Nigeria’s trade balance has risen to N6.5 trillion as of the second quarter of 2024.
Vice President Kashim Shettima disclosed this at the 3rd National Conference on Non-Oil Export organised by the Nigerian Export Promotion Council (NEPC) with the theme: “Promoting Non-Oil Export for Rapid National Economic Growth,” held in Abuja on Tuesday.
He stated that efforts to maximise economic opportunities ensured exports accounted for 60.89 per cent, or N19.42 trillion, of total trade, representing a slight increase of 1.31 per cent from N19.17 trillion in the first quarter of 2024, and a 201.76 per cent rise from N6.44 trillion in the second quarter of 2023.
The vice president who was represented by his Deputy Chief of Staff, Senator Ibrahim Hadejia, attributed the increase to trade facilitation programmes implemented by the current administration.
Despite this achievement, Shettima stressed that Nigeria must not become a dumping ground for substandard goods rejected by other countries.
He highlighted how Nigeria and Africa can maximise the vast economic opportunities available in the global market.
Addressing Nigeria’s need to improve its trade balance and reduce reliance on oil and gas, Shettima explained that “for Nigeria to improve its trade balance, effective implementation of the country’s trade policy is essential.”
According to him, “With the trade policy, we aim to significantly increase the contribution of the trade sector to GDP and grow Nigeria’s share of global trade. It is encouraging to report that Nigeria’s total external trade achieved a surplus of N6.5tn in Q2 2024, with exports comprising 60.89 per cent, or N19.42tn—marking a 1.31 per cent rise from Q1 and a 201.76 per cent increase from Q2 2023.”
He further noted that in the current global economy, trade is vital for prosperity. From extractive industries and agriculture to e-commerce and the creative industries, trade provides ample opportunities for growth.

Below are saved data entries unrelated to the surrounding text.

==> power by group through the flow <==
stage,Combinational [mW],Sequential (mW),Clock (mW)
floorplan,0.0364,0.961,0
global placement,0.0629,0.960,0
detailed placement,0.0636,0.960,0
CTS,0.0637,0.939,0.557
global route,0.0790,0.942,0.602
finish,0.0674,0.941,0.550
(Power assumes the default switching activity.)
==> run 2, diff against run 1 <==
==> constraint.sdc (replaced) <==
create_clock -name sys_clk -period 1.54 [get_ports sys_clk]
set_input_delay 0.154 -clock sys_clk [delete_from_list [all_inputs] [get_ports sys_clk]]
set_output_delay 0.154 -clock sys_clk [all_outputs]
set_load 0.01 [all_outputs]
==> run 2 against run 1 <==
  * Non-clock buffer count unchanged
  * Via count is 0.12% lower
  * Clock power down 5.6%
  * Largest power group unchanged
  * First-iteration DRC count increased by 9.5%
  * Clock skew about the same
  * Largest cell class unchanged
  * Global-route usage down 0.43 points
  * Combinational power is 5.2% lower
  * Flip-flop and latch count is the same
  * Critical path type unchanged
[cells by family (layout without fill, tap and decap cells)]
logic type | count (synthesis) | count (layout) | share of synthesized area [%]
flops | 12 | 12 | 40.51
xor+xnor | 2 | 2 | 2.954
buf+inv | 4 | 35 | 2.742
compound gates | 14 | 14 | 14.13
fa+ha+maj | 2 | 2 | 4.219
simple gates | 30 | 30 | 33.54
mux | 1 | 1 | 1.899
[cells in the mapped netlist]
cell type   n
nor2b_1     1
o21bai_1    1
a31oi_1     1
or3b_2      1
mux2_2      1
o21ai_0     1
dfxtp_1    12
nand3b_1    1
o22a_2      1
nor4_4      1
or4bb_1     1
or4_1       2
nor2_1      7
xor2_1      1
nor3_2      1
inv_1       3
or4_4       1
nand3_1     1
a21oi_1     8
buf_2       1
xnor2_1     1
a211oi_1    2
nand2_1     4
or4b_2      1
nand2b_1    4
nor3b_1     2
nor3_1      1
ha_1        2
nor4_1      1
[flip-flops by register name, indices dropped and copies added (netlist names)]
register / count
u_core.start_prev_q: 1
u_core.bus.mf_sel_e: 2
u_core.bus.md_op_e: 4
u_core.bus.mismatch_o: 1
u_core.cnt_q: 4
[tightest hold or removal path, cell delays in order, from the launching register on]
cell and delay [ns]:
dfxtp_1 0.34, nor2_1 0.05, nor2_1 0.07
--- src/rtl/rpn_pkg.sv ---
// rtl/rpn_pkg.sv - shared types and constants for the RPN stack calculator
package rpn_pkg;

    typedef enum logic [2:0] {
        OP_ADD  = 3'b000,
        OP_SUB  = 3'b001,
        OP_OR   = 3'b010,
        OP_AND  = 3'b011,
        OP_XOR  = 3'b100,
        OP_DUP  = 3'b101,
        OP_SWAP = 3'b110,
        OP_DROP = 3'b111
    } opcode_e;

    typedef enum logic [1:0] {
        S_IDLE  = 2'd0,
        S_EXEC  = 2'd1,
        S_ERROR = 2'd2
    } state_e;

    // Bit positions inside the 5-bit {N,Z,C,V,P} flag word
    localparam int FLAG_N = 4;
    localparam int FLAG_Z = 3;
    localparam int FLAG_C = 2;
    localparam int FLAG_V = 1;
    localparam int FLAG_P = 0;

    // Bit positions inside the 3-bit {Error,Full,Empty} status word
    localparam int STAT_ERROR = 2;
    localparam int STAT_FULL  = 1;
    localparam int STAT_EMPTY = 0;

endpackage

--- src/rtl/rpn_alu.sv ---
// rtl/rpn_alu.sv - combinational two-operand ALU with N/Z/C/V/P flag generation
module rpn_alu
    import rpn_pkg::*;
#(
    parameter int WIDTH = 16
) (
    input  logic [WIDTH-1:0] a_i,
    input  logic [WIDTH-1:0] b_i,
    input  opcode_e          opcode_i,
    output logic [WIDTH-1:0] res_o,
    output logic [4:0]       flags_o
);

    logic [WIDTH:0] sum;
    logic [WIDTH:0] diff;
    logic           carry;
    logic           ovf;

    // Subtraction is A + ~B + 1, so its carry out is the "no borrow" indication
    assign sum  = {1'b0, a_i} + {1'b0, b_i};
    assign diff = {1'b0, a_i} + {1'b0, ~b_i} + {{WIDTH{1'b0}}, 1'b1};

    // Result select plus flag derivation; stack-shuffle opcodes produce nothing useful here
    always_comb begin
        res_o = '0;
        carry = 1'b0;
        ovf   = 1'b0;
        case (opcode_i)
            OP_ADD: begin
                res_o = sum[WIDTH-1:0];
                carry = sum[WIDTH];
                ovf   = (a_i[WIDTH-1] == b_i[WIDTH-1]) && (sum[WIDTH-1] != a_i[WIDTH-1]);
            end
            OP_SUB: begin
                res_o = diff[WIDTH-1:0];
                carry = diff[WIDTH];
                ovf   = (a_i[WIDTH-1] != b_i[WIDTH-1]) && (diff[WIDTH-1] != a_i[WIDTH-1]);
            end
            OP_OR:   res_o = a_i | b_i;
            OP_AND:  res_o = a_i & b_i;
            OP_XOR:  res_o = a_i ^ b_i;
            default: res_o = '0;
        endcase
        flags_o         = '0;
        flags_o[FLAG_N] = res_o[WIDTH-1];
        flags_o[FLAG_Z] = (res_o == '0);
        flags_o[FLAG_C] = carry;
        flags_o[FLAG_V] = ovf;
        flags_o[FLAG_P] = ^res_o;
    end

endmodule

--- src/rtl/rpn_stack_calc.sv ---
// rtl/rpn_stack_calc.sv - RPN calculator core: operand stack, FSM, legality check, one-level undo
module rpn_stack_calc
    import rpn_pkg::*;
#(
    parameter int WIDTH = 16,
    parameter int DEPTH = 4
) (
    input  logic                       clk,
    input  logic                       resetN,
    input  logic                       EnterPulse,
    input  logic                       UndoPulse,
    input  logic                       OpMode,
    input  logic [WIDTH-1:0]           DataIn,
    output logic [31:0]                ToDisplay,
    output logic [WIDTH-1:0]           Top,
    output logic [$clog2(DEPTH+1)-1:0] Depth,
    output logic [4:0]                 Flags,
    output logic [2:0]                 Status
);

    localparam int             DW      = $clog2(DEPTH + 1);
    localparam logic [DW-1:0]  DEPTH_C = DW'(DEPTH);
    localparam logic [DW-1:0]  TWO_C   = DW'(2);

    state_e           state_q, state_d;
    logic             cmd_undo_q, cmd_undo_d;
    logic             cmd_mode_q, cmd_mode_d;
    logic [WIDTH-1:0] cmd_data_q, cmd_data_d;

    logic [WIDTH-1:0] stack_q  [DEPTH];
    logic [WIDTH-1:0] stack_d  [DEPTH];
    logic [WIDTH-1:0] shadow_q [DEPTH];
    logic [WIDTH-1:0] shadow_d [DEPTH];
    logic [DW-1:0]    depth_q, depth_d;
    logic [DW-1:0]    shadow_depth_q, shadow_depth_d;
    logic [4:0]       flags_q, flags_d;
    logic [4:0]       shadow_flags_q, shadow_flags_d;
    logic             undo_valid_q, undo_valid_d;

    opcode_e          cmd_op;
    logic             cmd_legal;
    logic             any_pulse;
    logic             commit;
    logic             restore;
    logic [WIDTH-1:0] alu_res;
    logic [4:0]       alu_flags;

    assign cmd_op    = opcode_e'(cmd_data_q[2:0]);
    assign any_pulse = EnterPulse | UndoPulse;
    assign commit    = (state_q == S_EXEC) && !cmd_undo_q && cmd_legal;
    assign restore   = (state_q == S_EXEC) && cmd_undo_q && undo_valid_q;

    rpn_alu #(
        .WIDTH(WIDTH)
    ) u_alu (
        .a_i      (stack_q[1]),
        .b_i      (stack_q[0]),
        .opcode_i (cmd_op),
        .res_o    (alu_res),
        .flags_o  (alu_flags)
    );

    // Legality of the latched Enter command against the current stack depth
    always_comb begin
        cmd_legal = 1'b0;
        if (!cmd_mode_q) begin
            cmd_legal = (depth_q != DEPTH_C);
        end else begin
            case (cmd_op)
                OP_DUP:  cmd_legal = (depth_q != '0) && (depth_q != DEPTH_C);
                OP_DROP: cmd_legal = (depth_q != '0);
                default: cmd_legal = (depth_q >= TWO_C);
            endcase
        end
    end

    // FSM state register
    always_ff @(posedge clk or negedge resetN) begin
        if (!resetN) begin
            state_q <= S_IDLE;
        end else begin
            state_q <= state_d;
        end
    end

    // FSM next state: pulses arriving in EXEC are ignored, ERROR is left by any pulse
    always_comb begin
        state_d = state_q;
        case (state_q)
            S_IDLE:  if (any_pulse) state_d = S_EXEC;
            S_EXEC:  state_d = (!cmd_undo_q && !cmd_legal) ? S_ERROR : S_IDLE;
            S_ERROR: if (any_pulse) state_d = S_IDLE;
            default: state_d = S_IDLE;
        endcase
    end

    // FSM outputs: status and display words, all from registers except the empty-stack display
    always_comb begin
        Status             = '0;
        Status[STAT_ERROR] = (state_q == S_ERROR);
        Status[STAT_FULL]  = (depth_q == DEPTH_C);
        Status[STAT_EMPTY] = (depth_q == '0);
        Top                = stack_q[0];
        Depth              = depth_q;
        Flags              = flags_q;
        ToDisplay          = (depth_q == '0) ? 32'(DataIn) : 32'(stack_q[0]);
    end

    // Datapath next state: command latch, undo restore, snapshot-then-commit
    always_comb begin
        cmd_undo_d     = cmd_undo_q;
        cmd_mode_d     = cmd_mode_q;
        cmd_data_d     = cmd_data_q;
        stack_d        = stack_q;
        shadow_d       = shadow_q;
        depth_d        = depth_q;
        shadow_depth_d = shadow_depth_q;
        flags_d        = flags_q;
        shadow_flags_d = shadow_flags_q;
        undo_valid_d   = undo_valid_q;

        if ((state_q == S_IDLE) && any_pulse) begin
            cmd_undo_d = UndoPulse;
            cmd_mode_d = OpMode;
            cmd_data_d = DataIn;
        end

        if (restore) begin
            stack_d      = shadow_q;
            depth_d      = shadow_depth_q;
            flags_d      = shadow_flags_q;
            undo_valid_d = 1'b0;
        end else if (commit) begin
            shadow_d       = stack_q;
            shadow_depth_d = depth_q;
            shadow_flags_d = flags_q;
            undo_valid_d   = 1'b1;
            if (!cmd_mode_q) begin
                for (int i = 1; i < DEPTH; i++) stack_d[i] = stack_q[i-1];
                stack_d[0] = cmd_data_q;
                depth_d    = depth_q + DW'(1);
            end else begin
                case (cmd_op)
                    OP_DUP: begin
                        for (int i = 1; i < DEPTH; i++) stack_d[i] = stack_q[i-1];
                        depth_d = depth_q + DW'(1);
                    end
                    OP_SWAP: begin
                        stack_d[0] = stack_q[1];
                        stack_d[1] = stack_q[0];
                    end
                    OP_DROP: begin
                        for (int i = 0; i < DEPTH - 1; i++) stack_d[i] = stack_q[i+1];
                        stack_d[DEPTH-1] = '0;
                        depth_d          = depth_q - DW'(1);
                    end
                    default: begin
                        stack_d[0] = alu_res;
                        for (int i = 1; i < DEPTH - 1; i++) stack_d[i] = stack_q[i+1];
                        stack_d[DEPTH-1] = '0;
                        depth_d          = depth_q - DW'(1);
                        flags_d          = alu_flags;
                    end
                endcase
            end
        end
    end

    // Datapath registers; an asynchronous reset mid-EXEC discards the pending command
    always_ff @(posedge clk or negedge resetN) begin
        if (!resetN) begin
            cmd_undo_q     <= 1'b0;
            cmd_mode_q     <= 1'b0;
            cmd_data_q     <= '0;
            for (int i = 0; i < DEPTH; i++) begin
                stack_q[i]  <= '0;
                shadow_q[i] <= '0;
            end
            depth_q        <= '0;
            shadow_depth_q <= '0;
            flags_q        <= '0;
            shadow_flags_q <= '0;
            undo_valid_q   <= 1'b0;
        end else begin
            cmd_undo_q     <= cmd_undo_d;
            cmd_mode_q     <= cmd_mode_d;
            cmd_data_q     <= cmd_data_d;
            stack_q        <= stack_d;
            shadow_q       <= shadow_d;
            depth_q        <= depth_d;
            shadow_depth_q <= shadow_depth_d;
            flags_q        <= flags_d;
            shadow_flags_q <= shadow_flags_d;
            undo_valid_q   <= undo_valid_d;
        end
    end

endmodule

--- config.mk ---
export PLATFORM = sky130hd
export DESIGN_NAME = rpn_stack_calc
export DESIGN_NICKNAME = d
export VERILOG_FILES = /design/src/rtl/rpn_pkg.sv /design/src/rtl/rpn_alu.sv /design/src/rtl/rpn_stack_calc.sv
export SDC_FILE = /design/constraint.sdc
export NUM_CORES = 1
export LEC_CHECK = 0
export BUFFER_PORTS_ARGS = -buffer_cell sky130_fd_sc_hd__buf_2
export CAP_MARGIN = 10
export CORE_ASPECT_RATIO = 0.5
export CORE_MARGIN = 4
export CORE_UTILIZATION = 45
export DETAILED_ROUTE_END_ITERATION = 8
export SETUP_SLACK_MARGIN = 0.4
export SLEW_MARGIN = 5
export SYNTH_ARGS = -nofsm -noshare
export SYNTH_HDL_FRONTEND = slang
export SYNTH_HIERARCHICAL = 1
export SYNTH_SLANG_ARGS = --single-unit
--- constraint.sdc ---
create_clock -name clk -period 4.6 [get_ports clk]
set_clock_uncertainty 0.15 [all_clocks]
set_input_delay 0.69 -clock clk [delete_from_list [all_inputs] [get_ports clk]]
set_output_delay 0.69 -clock clk [all_outputs]
set_load 0.005 [all_outputs]
Yosys cells after proc, flatten, opt, wreduce, memory -nomap -nowiden --
Cells that the tools add are included.
Word-level totals: flip-flop bits (word level) 165, latch bits 0, bits in writable memories 0, memory bits (read-only) 0, input bits 21, output and inout bits 59, logic and storage cells 102, memories 0
Operators by class: $add $sub $neg 5, multipliers 0, divide/modulo/power cells 0, $lt $le $gt $ge 1, equal/unequal tests 20, shift-type cells 0, muxes and demuxes 26, bitwise operators 6, reduce and logical (&&, ||, !) cells 27
Operators with widths (number):
- $mux 64 | 3
- $pmux 16 s5 | 1
- $pmux 32 s2 | 1
- $add 16x16->17 | 2
- $mux 16 | 2
- $pmux 16 s2 | 1
- $mux 5 | 4
- $add 17x1->17 const B | 1
- $and 16x16->16 | 1
- $logic_not 16->1 | 1
- $not 16->16 | 1
- $or 16x16->16 | 1
- $reduce_xor 16->1 | 1
- $xor 16x16->16 | 1
- $eq 3x3->1 const B | 5
- $logic_and 1x1->1 | 9
- $mux 3 | 3
- $ne 3x3->1 const B | 3
- $reduce_and 2->1 | 4
- $eq 3x2->1 const B | 2
- $logic_not 3->1 | 2
- $mux 2 | 3
- $pmux 1 s2 | 3
- $pmux 2 s3 | 1
- other kinds (21) | 29

Depth between registers and ports, before layout --
Gate-level depths: netlist of run 1.
depth in word-level cells 10, mapped depth 17

Modules after synthesis --
The synthesis of run 1 kept the hierarchy.
Modules (own cells, without submodules):
- rpn_stack_calc | times used 1, cells each 938, area each 8124.0 µm², sequential area each 4129.0 µm²
- rpn_alu | times used 1, cells each 432, area each 2904.0 µm², sequential area each 0.0 µm²

Worst setup path after synthesis of run 1 --
Ideal clock, no wire load.
kind reg-to-reg, start reg stack_q, in the netlist Top[0], end reg flags_q[0] (netlist: Flags[0]), library setup time 0.077 ns, data arrival time 3.277 ns, slack 1.096 ns, cell stages (with the launch flop) 16, path buffers 0, path through dfrtp_1 > ha_1 > fa_1 > a21o_1 > a221oi_2 > nor4_2 > a211oi_2 > o31ai_1 > o2111ai_1 > a21oi_1 > ha_1 > xnor2_1 > xnor2_1 > xnor2_1 > mux2i_1 > a21oi_1
Between the ends: word-level cells in the longest chain between the ends 9, elaborated cells on any way between the ends 13, those cells by class add/sub: 3; mux: 5; bitwise: 4; reduce/logical: 1
RTL lines:
- from (decl) | line rpn_stack_calc.sv:30 | logic [WIDTH-1:0] stack_q [DEPTH];
- from (signal assigned) | line rpn_stack_calc.sv:188 | stack_q <= stack_d;
- $not 16->16 | line rpn_alu.sv:21 | assign diff = {1'b0, a_i} + {1'b0, ~b_i} + {{WIDTH{1'b0}}, 1'b1};
- $add 16x16->17 | line rpn_alu.sv:21
- $add 17x1->17 | line rpn_alu.sv:21
- $pmux 16 s5 * | line rpn_alu.sv:28 | case (opcode_i)
- $reduce_xor 16->1 * | line rpn_alu.sv:49 | flags_o[FLAG_P] = ^res_o;
- net alu_flags[0] | line rpn_stack_calc.sv:46 | logic [4:0] alu_flags;
- $mux 5 * | line rpn_stack_calc.sv:143 | case (cmd_op)
- $mux 5 * | line rpn_stack_calc.sv:138 | if (!cmd_mode_q) begin
- $mux 5 * | line rpn_stack_calc.sv:133 | end else if (commit) begin
- $mux 5 * | line rpn_stack_calc.sv:128 | if (restore) begin
- to (signal assigned) | line rpn_stack_calc.sv:192 | flags_q <= flags_d;
- to (decl) | line rpn_stack_calc.sv:36 | logic [4:0] flags_q, flags_d;
The timed path passes the listed nets; every way through them passes the cells marked *. The select of a mux whose other input is x is not followed. A chain may end at the register's enable or synchronous reset.

Worst setup path in the final report of run 1 --
start reg stack_q[35] in the netlist's numbering, end reg flags_q[0] (netlist: Flags[0])
Between the ends: word-level cells in the longest chain between the ends 8, elaborated cells on any way between the ends 12, those cells by class add/sub: 3; mux: 5; bitwise: 3; reduce/logical: 1
RTL lines (line):
- $add 16x16->17 | rpn_alu.sv:21
- $add 17x1->17 | rpn_alu.sv:21
- $pmux 16 s5 * | rpn_alu.sv:28
- $reduce_xor 16->1 * | rpn_alu.sv:49
- net alu_flags[0] | rpn_stack_calc.sv:46
- $mux 5 * | rpn_stack_calc.sv:143
- $mux 5 * | rpn_stack_calc.sv:138
- $mux 5 * | rpn_stack_calc.sv:133
- $mux 5 * | rpn_stack_calc.sv:128
Marks and branches as above.

==> results.sh, run 1 <==
export IMPL_seq_area_sq_um=4130
export IMPL_synth_avg_cell_area_sq_um=8.05
export IMPL_r2r_start="stack_q[35]"
export IMPL_status="finished, final reports clean"
export IMPL_postCtsHoldBufs=0
export IMPL_cp_slowest_cell="dfrtp_1"
export IMPL_min_path_type="in2async"
export IMPL_rr_worst_depth=15
export IMPL_io_pins=80
export IMPL_yosysUniqueCellTypes=80
export IMPL_antennaDiodeCount=0
export IMPL_timing_fmax_ghz=0.246
export IMPL_postPlaceCellArea_sq_um=11500
export IMPL_first_global_vias=9315
export IMPL_setup_viol=0
export IMPL_end_kind="flip-flop"
export IMPL_critPathLaunchType="flip-flop"
export IMPL_synth_cells=1370
export IMPL_clock_path_buffers=2
export IMPL_die_w_microns=229
export IMPL_post_cts_buffers=0
export IMPL_drive_gt1_share_pct=15.0
export IMPL_antenna_left=0
export IMPL_cp_required_ps=4790
export IMPL_via_per_inst=5.92
export IMPL_ys_top_cells_by_count="341 x nand2_1, 165 x dfrtp_1, 123 x nor2_1"
export IMPL_synth_most_common_cell="nand2_1"
export IMPL_finalHoldViolCount=0
export IMPL_drtPass1Iterations=8
export IMPL_slowest_delay_ps=500
export IMPL_cts_tree="built"
export IMPL_die_area_sq_um=27200
export IMPL_dieHeight_microns=119
export IMPL_cts_max_level=4
export IMPL_synth_edf_count=0
export IMPL_synthArstFlopShare_pct=100
export IMPL_setup_tns_final_ps=0
export IMPL_num_fill_cells=2296
export IMPL_drc=0
export IMPL_numCtsBuffers=17
export IMPL_grt_pass1_wl_mm=54.4
export IMPL_design_area_sq_um=12100
export IMPL_crit_fanout=9
export IMPL_clkSinkCount=165
export IMPL_gr_usage_all_layers_pct=25.2
export IMPL_antenna_found_initial=0
export IMPL_path_delay_family="compound AO/OA/AOI/OAI gates"
export IMPL_crit_end="Flags[0]"
export IMPL_path_cells="inv_1 -> ha_1 -> nor2_1 -> o221ai_2 -> a31oi_4 -> a211o_1 -> nor2_1 -> o32a_1 -> a311oi_1 -> ha_1 -> xnor2_1 -> xnor2_1 -> xnor2_1 -> mux2i_1 -> a21oi_1"
export IMPL_totalWireLength_mm=34.5
export IMPL_grt_overflow=0
export IMPL_critPathBufInv=1
export IMPL_vias=10100
export IMPL_min_period_ps=4070
export IMPL_critPathKind="reg2reg"
export IMPL_cp_depth=15
export IMPL_port_buffers=63
export IMPL_drt_iter0_markers=1196
export IMPL_initial_core_util_pct=45.9
export IMPL_dp_hpwl_mm=23.2
export IMPL_synthTopCellsByArea="dfrtp_1 37%, nand2_1 12%, ha_1 7.0%, mux2_2 5.0%, o21ai_0 4.6%"
export IMPL_slew_violations=0
export IMPL_area_growth_pct=9.42
export IMPL_tightest_slew_ps=942
export IMPL_drv_cap=0
export IMPL_synth_seq_cells=165
export IMPL_layout_worst_path_cycle_share_pct=88.5
export IMPL_yosysSeqAreaShare_pct=37.4
export IMPL_wl_per_cell_microns=20.3
export IMPL_ys_warn_count=6
export IMPL_ctsResizeCount=0
export IMPL_synthFlopType="dfrtp_1"
export IMPL_crit_start="stack_q[35]"
export IMPL_syn_area_sq_um=11000
export IMPL_gp_congestion=0.955
export IMPL_worstSkewPairLatency_ps=430
export IMPL_synth_top_area_cell="dfrtp_1"
export IMPL_multi_input_area_sq_um=6160
export IMPL_cts_root_buffer="clkbuf_16"
export IMPL_fin_nets=1460
export IMPL_r2r_slack_ps=530
export IMPL_crit_arrival_ps=4260
export IMPL_timing_rr_end="Flags[0]"
export IMPL_slew_headroom_pct=37.2
export IMPL_rsz0062_at_grt="no"
export IMPL_rows=40
export IMPL_core_sq_um=24000
export IMPL_synth_top_cell_area_share_pct=37.4
export IMPL_grt_max_degree=92
export IMPL_clkSlewWorstSetupHoldPaths_ps=70
export IMPL_critPathMostFrequentCell="xnor2_1"
cell type report:
cell class              instances  area share (%)
multi-input cells            1039            51.0
repair buffers                 98            4.95
flip-flops and latches        165            34.3
clock buffers                  21            3.82
clock inverters                10            1.02
inverters                      54            1.68
well taps                     315            3.27
cells in the final DEF, fill, tap and decap left out, drive strengths merged, types with 36 or more instances in the layout:
cell type	count
a21oi	68
buf	98
dfrtp	165
ha	62
inv	56
mux2	49
nand2	341
nand3	36
nor2	124
o21ai	107
worst min-delay path by stage:
| stage | start | endpoint | slack, ps | cells past startpoint |
|---|---|---|---|---|
| 6_report | resetN | Flags[4] | 200 | 1 |
| 5_1_grt | resetN | shadow_q[62] | 250 | 1 |
| 4_1_cts | resetN | shadow_flags_q[1] | 230 | 1 |
| 3_5_place_dp | shadow_q[28] | shadow_q[28] | 310 | 2 |
| 3_3_place_gp | shadow_depth_q[1] | Depth[1] | 310 | 2 |
| 2_1_floorplan | resetN | Depth[0] | 240 | 0 |
metal layers:
layer  global-route usage [%]  up-vias  part of all wire (%)
li1                         -     4645                     -
met3                     6.84       35                   9.0
met5                        0        -                     0
met2                     34.6      413                    41
met4                     4.97        0                   1.1
met1                     39.2     4990                    48
through the flow:
stage	utilization, %	worst slack [ps]	instances	hold slack [ps]
detailed placement	47.7	588	1671	312
global placement	47.7	643	1671	306
floorplan	-	1100	1385	244
finish	50.2	530	1702	197
CTS	50.1	509	1702	231
global route	50.2	397	1702	248
state kept, by name (all words and copies together) (netlist names):
name            cells
Depth               3
Flags               5
Top                16
cmd_data_q         16
cmd_mode_q          1
cmd_undo_q          1
shadow_depth_q      3
shadow_flags_q      5
shadow_q           64
stack_q            48
state_q             2
undo_valid_q        1
cells by family (layout without fill, tap and decap cells):
| kind of cell | Yosys count | count (layout) | synth area share (%) |
|---|---|---|---|
| compound gates | 315 | 315 | 18.6 |
| xor+xnor | 10 | 10 | 0.794 |
| fa+ha+maj | 64 | 64 | 7.40 |
| buf+inv | 181 | 183 | 7.75 |
| flops | 165 | 165 | 37.4 |
| mux | 60 | 60 | 6.00 |
| other cells | 1 | 16 | 0.0340 |
| simple gates | 574 | 574 | 22.0 |
Power of run 1 is not shown: default switching activity piles up to over one toggle a cycle in this logic, so the estimate is an artifact.
==> run 2: changes to the inputs <==
==> constraint.sdc (replaced) <==
create_clock -name clk -period 5.1 [get_ports clk]
set_clock_uncertainty 0.15 [all_clocks]
set_input_delay 0.765 -clock clk [delete_from_list [all_inputs] [get_ports clk]]
set_output_delay 0.765 -clock clk [all_outputs]
set_load 0.005 [all_outputs]
==> run 2 against run 1 <==
- critical path depth is the same
- utilization is 0.29 points lower
- global-route usage decreased by 1.0 points
- first-iteration DRC count decreased by 15%
- count of clock-buffer cells in the layout fell by 1
- wire length fell by 4.1%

“For instance, global trade is projected to reach $32tn by the end of 2024.The question we should ask is how Nigeria and Africa can fully capitalise on these enormous opportunities,” he stated.
Sthe vice president further pledged that the Federal Government would reform regulations to enhance seamless trade and facilitate business operations, especially for micro, small, and medium enterprises (MSMEs).
“With Nigeria’s participation in the African Continental Free Trade Agreement, which opens access to a market of 1.4 billion, relevant stakeholders must help Nigerian entrepreneurs overcome challenges to maximise AfCFTA opportunities. Nigeria cannot afford to be a dumping ground for substandard goods,” he cautioned.
Shettima added that economic diversification remains a top priority for the administration, aiming to reduce reliance on oil and gas by promoting value-added manufactured exports.
“This administration is committed to positioning Nigeria as an economic force by fostering policies that promote locally made products, enhance market access, increase competitiveness in international markets, and stimulate job creation.”
Shettima reaffirmed Nigeria’s commitment to strengthening trade and investment opportunities through bilateral and multilateral trade agreements.
NEPC Executive Director/CEO Nonye Ayeni noted that non-oil exports had risen by 6.7 per cent.
She pointed out the council’s efforts to improve market access, reduce export costs, and minimise logistics issues for exporters.
“We are focused on creating market access, reducing export costs, and streamlining logistics,” she said.
Ayeni also explained that NEPC has formed strategic partnerships with agencies like Customs, the Nigerian Ports Authority, and the Nigerian Agricultural Quarantine Service to streamline export processes, allowing goods to reach ports without delay.
She clarified that NEPC, in addressing product rejections, has partnered with the World Trade Organization and International Trade Centre to improve the quality of key non-oil exports.